Djinn: Exploitably verifiable coding problems

Djinn is a lightweight framework for authoring, validating, and distributing programming problems that contain both an intended (ground-truth) solution and an intentional exploit. Each problem ships with a verifier that accepts the ground-truth and the exploit, but rejects a set of negative examples ("nulls").

Features

Secure Sandboxing: Code submissions are verified in a secure, isolated cloud environment using E2B.
Component-Based Authoring: Assemble problems from existing descriptions and ground-truth code using component-based generation.
Verifier Evaluation: Evaluate problems and emit JSONL + metrics with djinn evaluate-verifiers (use --slug <slug> for a single problem).
Flexible Exporting: Export your entire problem library to a local JSONL file or directly to the Hugging Face Hub.

Getting Started

1. Installation

First, clone the repository and install the project in editable mode. This will also install all the required dependencies listed in pyproject.toml.

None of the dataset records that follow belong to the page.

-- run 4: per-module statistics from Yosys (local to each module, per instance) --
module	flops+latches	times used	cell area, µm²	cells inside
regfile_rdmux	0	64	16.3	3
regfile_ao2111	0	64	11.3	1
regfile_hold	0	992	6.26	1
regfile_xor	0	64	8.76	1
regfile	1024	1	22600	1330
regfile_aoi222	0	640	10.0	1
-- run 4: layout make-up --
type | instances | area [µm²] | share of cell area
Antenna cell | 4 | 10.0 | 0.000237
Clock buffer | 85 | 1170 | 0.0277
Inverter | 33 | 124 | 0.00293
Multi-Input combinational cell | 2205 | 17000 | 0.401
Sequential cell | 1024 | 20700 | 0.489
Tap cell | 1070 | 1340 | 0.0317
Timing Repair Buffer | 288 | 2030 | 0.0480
This design comes from an exercise in tuning for small area, a short achievable clock period and few clock cycles on the open sky130 flow, not from production work. At most, simulation tests tie the RTL to the original design; equivalence was not proved. No activity file was given, so power comes from the tool's default toggle rates.

==> v20 <==
## modular_reduction
module modular_reduction #(
    parameter DATA_WIDTH = 48,
    parameter Q_WIDTH    = 23
) (
    input  wire clk,
    input  wire rst_n,
    input  wire start,
    output reg  done,
    input  wire [DATA_WIDTH-1:0] data_in,
    output wire [Q_WIDTH-1:0]    data_out
);
==> flow/config.mk <==
export PLATFORM = sky130hd
export DESIGN_NAME = modular_reduction
export DESIGN_NICKNAME = modular_reduction
export VERILOG_FILES = /design/flow/design.v
export SDC_FILE = /design/flow/constraint.sdc
export NUM_CORES = 4
export LEC_CHECK = 0
export CAP_MARGIN = 20
export CORE_MARGIN = 2
export CORE_UTILIZATION = 40
export SLEW_MARGIN = 20
==> flow/constraint.sdc <==
create_clock -name core_clock -period 5.0 [get_ports {clk}]
set_input_delay 1.0000 -clock core_clock [delete_from_list [all_inputs] [get_ports {clk}]]
set_output_delay 1.0000 -clock core_clock [all_outputs]
set_load 0.01 [all_outputs]
standard.sh (not shown) runs the stock make flow with config.mk's settings and CLKGATE_MAP_FILE= SYNTH_SCRIPT=/design/flow/synth_recipe.tcl, a recipe that flattens the netlist after the stock synthesis.
==> flow/flow/run.sh <==
#!/bin/bash
# Own layout flow: the standard flow (standard synthesis included), with
# plain sky130_fd_sc_hd__buf_1 cells as the port buffers instead of the
# buffer that buffer_ports picks by itself (a 0.5 ns clkdlybuf4s50_1).
set -euo pipefail
bash standard.sh "BUFFER_PORTS_ARGS=-buffer_cell sky130_fd_sc_hd__buf_1" finish > standard.log 2>&1
==> v31: changes against v20 <==
Settings changed: SETUP_SLACK_MARGIN set to 1.0.
==> v21: changes against v20 <==
==> flow/run.sh (new file) <==
#!/bin/bash
# synth_recipe.tcl (not shown) runs the flow's synth.tcl, then flattens the netlist and writes it again
# the make line also repeats each setting of config.mk as NAME=value (left out here)
make -C /OpenROAD-flow-scripts/flow DESIGN_CONFIG=/design/flow/config.mk WORK_HOME=/design/flow/orfs CLKGATE_MAP_FILE= SYNTH_SCRIPT=/design/flow/synth_recipe.tcl finish
removed: flow/flow/run.sh
removed: flow/standard.sh
==> notes.md <==
Power density relative to cell area: v20 520 nW/µm²; v31 552 nW/µm²; v21 525 nW/µm²
Proportion of final cell area spent on non-clock buffers: v20 7.15%; v31 11.4%; v21 17.5%
# placed instances: v20 722; v31 718; v21 745
Unrepaired setup endpoints after global routing: v20 no; v31 yes; v21 -
Post-Layout Inst Area: v20 5040 µm²; v31 5640 µm²; v21 5720 µm²
Routed wl met3: v20 581 µm; v31 466 µm; v21 595 µm
Placer's final routability congestion estimate: v20 0.927; v31 0.890; v21 0.830
Grt met2 use: v20 28.9%; v31 29.0%; v21 31.6%
Detailed-routing wirelength on met1: v20 4660 µm; v31 5140 µm; v21 4940 µm
Run status: v20 timing/DRC/antenna clean; v31 timing/DRC/antenna clean; v21 timing/DRC/antenna clean
Crit-path max cell delay: v20 0.49 ns; v31 0.55 ns; v21 0.50 ns
Clock network share of area: v20 0.969%; v31 0.865%; v21 0.853%
DRT iter0 DRCs: v20 159; v31 119; v21 126
Power consumed by sequential cells: v20 511 µW; v31 546 µW; v21 506 µW
Area of combinational cells with multiple inputs: v20 3460 µm²; v31 3750 µm²; v21 3500 µm²
Arrival time at the worst endpoint: v20 4.81 ns; v31 3.21 ns; v21 4.95 ns
Total area of sequential cells: v20 546 µm²; v31 563 µm²; v21 546 µm²
Via Count: v20 3577; v31 3756; v21 3703
Power in the clock group: v20 125 µW; v31 132 µW; v21 129 µW
Signed area change from the synthesized netlist to the final layout: v20 11.9%; v31 25.3%; v21 27.1%
Worst slack on hold paths: v20 0.468 ns; v31 0.455 ns; v21 0.849 ns
Switching Power: v20 1340 µW; v31 1540 µW; v21 1400 µW
Highest achievable clock rate: v20 215 MHz; v31 238 MHz; v21 209 MHz
Clock edge transition at the registers on the reported setup and hold paths: v20 0.09 ns; v31 0.10 ns; v21 0.10 ns
Testbench counts of v20, summed over its fixed seeds: cycles 16,000.
Testbench counts of v31, summed over its fixed seeds: cycles 16,000.
Testbench counts of v21, summed over its fixed seeds: cycles 16,000.


==> run G: inputs <==
Another version of the RTL of modular_reduction (not shown whole).
Settings: LEC_CHECK=0, ABC_AREA=1, CAP_MARGIN=20, CORE_MARGIN=2, CORE_UTILIZATION=40, SETUP_SLACK_MARGIN=0.8, SLEW_MARGIN=20; clock period 5.0 ns.
==> flow/flow/run.sh <==
#!/bin/bash
# Own layout flow: the standard flow with these changes.
#  - Synthesis: the standard flow's synthesis script, except that Yosys's extract_fa runs
#    only inside module fa3 (the RTL's full adder), which is kept as its own
#    module until the final flatten, so every fa3 becomes one
#    sky130_fd_sc_hd__fa_1 and all other logic is left to abc (no half adders
#    and no inverters forced around extracted adders). Everything else,
#    including the final flatten and renaming, is synth_recipe.tcl as given.
#  - If flow/abc.script exists, abc runs it instead of ORFS's abc script.
#  - Port buffers: plain sky130_fd_sc_hd__buf_1 instead of the buffer that
#    buffer_ports picks by itself (a 0.5 ns clkdlybuf4s50_1).
# Each tool's output goes to standard.log (make) and ORFS's own logs.
set -euo pipefail
W=$PWD
S="$FLOW_HOME/scripts/synth.tcl"
grep -q 'extract_fa {\*}\[dont_use_extract_fa_args\]' "$S"
grep -q '^  log_cmd abc {\*}$abc_args$' "$S"
ABC_SED=()
if [[ -f "$W/flow/abc.script" ]]; then
  ABC_SED=(-e "s#^  log_cmd abc {\*}\$abc_args\$#  lset abc_args 1 $W/flow/abc.script\n  log_cmd abc {*}\$abc_args#")
fi
sed -e 's/extract_fa {\*}\[dont_use_extract_fa_args\]/extract_fa -fa fa3/' "${ABC_SED[@]}" \
  "$S" > "$W/own_synth_body.tcl"
sed "s#source \$::env(SCRIPTS_DIR)/synth.tcl#source $W/own_synth_body.tcl#" \
  "$W/synth_recipe.tcl" > "$W/own_synth.tcl"
grep -q "own_synth_body.tcl" "$W/own_synth.tcl"
bash standard.sh "SYNTH_SCRIPT=$W/own_synth.tcl" "SYNTH_KEEP_MODULES=fa3" \
  "BUFFER_PORTS_ARGS=-buffer_cell sky130_fd_sc_hd__buf_1" finish > standard.log 2>&1
==> flow/flow/abc.script <==
&get -n
&st
&dch
&nf -a
&put
topo
stime -c
buffer -c
upsize -c
dnsize -c
==> inputs of run Z, as changes to run G <==
- SETUP_SLACK_MARGIN: 0.8 -> 0.6
==> inputs of run B, as changes to run G <==
==> flow/flow/abc.script (replaced) <==
&get -n
&st
&dch
&nf -a
&put
topo
stime -c
buffer -c
upsize -c
dnsize -c
strash
dch
map
topo
stime -c
buffer -c
upsize -c
dnsize -c
==> comparison table <==
| quantity | run Z | run G | run B |
|---|---|---|---|
| CP max stage delay | 0.51 ns | 0.55 ns | 0.54 ns |
| Avg WL per Cell | 13.94 um | 14.54 um | 12.52 um |
| Cell area after placement | 3897 sq um | 3905 sq um | 4252 sq um |
| Die ar. | 9399 sq um | 9399 sq um | 10330 sq um |
| Multi-input combinational area share | 71.67% | 72.39% | 69.70% |
| Clock network area share | 1.340% | 1.083% | 1.640% |
| Launching element of the worst setup path | data_in[34] | data_in[24] | data_in[25] |
| Post-route core utilization | 49.49% | 50.13% | 47.05% |
| Met2 track demand over resource | 31.20% | 32.85% | 33.86% |
| Pin count of the biggest net entering global routing | 15 | 15 | 16 |
| Final standard cell count with taps included and fillers excluded | 581 | 580 | 725 |
| Critical Path Slowest Stage Cell | fa_1 | fa_2 | fa_1 |
| Netlist Area Pre-Place | 3456 sq um | 3456 sq um | 3812 sq um |
| Post-synthesis share of cell area spent on xor and xnor gates | 21.18% | 21.18% | 10.04% |
| Fraction of cell area in non-clock buffers | 10.08% | 9.774% | 6.561% |
| Outcome | complete, no violations | complete, no violations | complete, no violations |
| Worst-Margin Slew | 0.9444 ns | 0.6726 ns | 0.7341 ns |
| Global routing usage on met1 | 22.21% | 22.14% | 26.08% |
| Fraction of power consumed by combinational cells | 74.3% | 74.7% | 72.3% |
| Average size of a mapped cell | 8.930 sq um | 8.930 sq um | 7.360 sq um |
No run of this note included a check of the RTL's function; only the layout flow was run.

## port drivers added, routing unchanged
No port has a modelled driver above. Below, the same layouts with a new extraction and two added sets of constraints. Step 1 assumes that a clkbuf_16 drives the clock port and a buf_2 every other input. Step 2, shift: input delay + t, output delay - t, t = (earliest + latest rising clock arrival at the registers) / 2. This alone moves slack from input paths to output paths. Three values: ideal ports, drivers, drivers and shift; two values: the first two.
| run | t, ns | slack for setup (ns) | worst hold slack (ns) | worst register clock-pin slew, ns | worst slew at a driven data input, ns |
|---|---|---|---|---|---|
| v20 | 0.300 | 0.348 / 0.350 / 0.050 | 0.468 / 0.464 / 0.764 | 0.09 / 0.09 | 0.04 |
| v31 | 0.305 | 0.791 / 0.764 / 0.498 | 0.455 / 0.451 / 0.756 | 0.10 / 0.10 | 0.05 |
| v21 | 0.309 | 0.209 / 0.190 / -0.096 | 0.849 / 0.840 / 1.149 | 0.10 / 0.10 | 0.05 |
| run G | 0.296 | 0.856 / 0.841 / 0.545 | 0.480 / 0.480 / 0.776 | 0.09 / 0.09 | 0.06 |
| run Z | 0.298 | 0.692 / 0.677 / 0.379 | 0.473 / 0.465 / 0.763 | 0.09 / 0.09 | 0.06 |
| run B | 0.296 | 1.038 / 1.047 / 0.751 | 0.474 / 0.466 / 0.762 | 0.09 / 0.09 | 0.04 |
With both steps, setup timing fails in v21, where it was met with ideal ports. The setup slack of run Z, which loses most, moves by -0.015 ns with the drivers and by -0.313 ns with both steps.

git clone https://github.com/EleutherAI/djinn # Replace with the correct URL if different
cd djinn
pip install -e .

2. Get the Problems Directory

The problems are stored in a separate repository as a git submodule. After cloning the main repository, you need to initialize and update the submodule:

git submodule update --init --recursive

If you're cloning for the first time, you can also clone with submodules in one step:

git clone --recurse-submodules https://github.com/EleutherAI/djinn

3. E2B API Key

Djinn uses E2B for sandboxed code execution. You will need an API key to run the verification steps.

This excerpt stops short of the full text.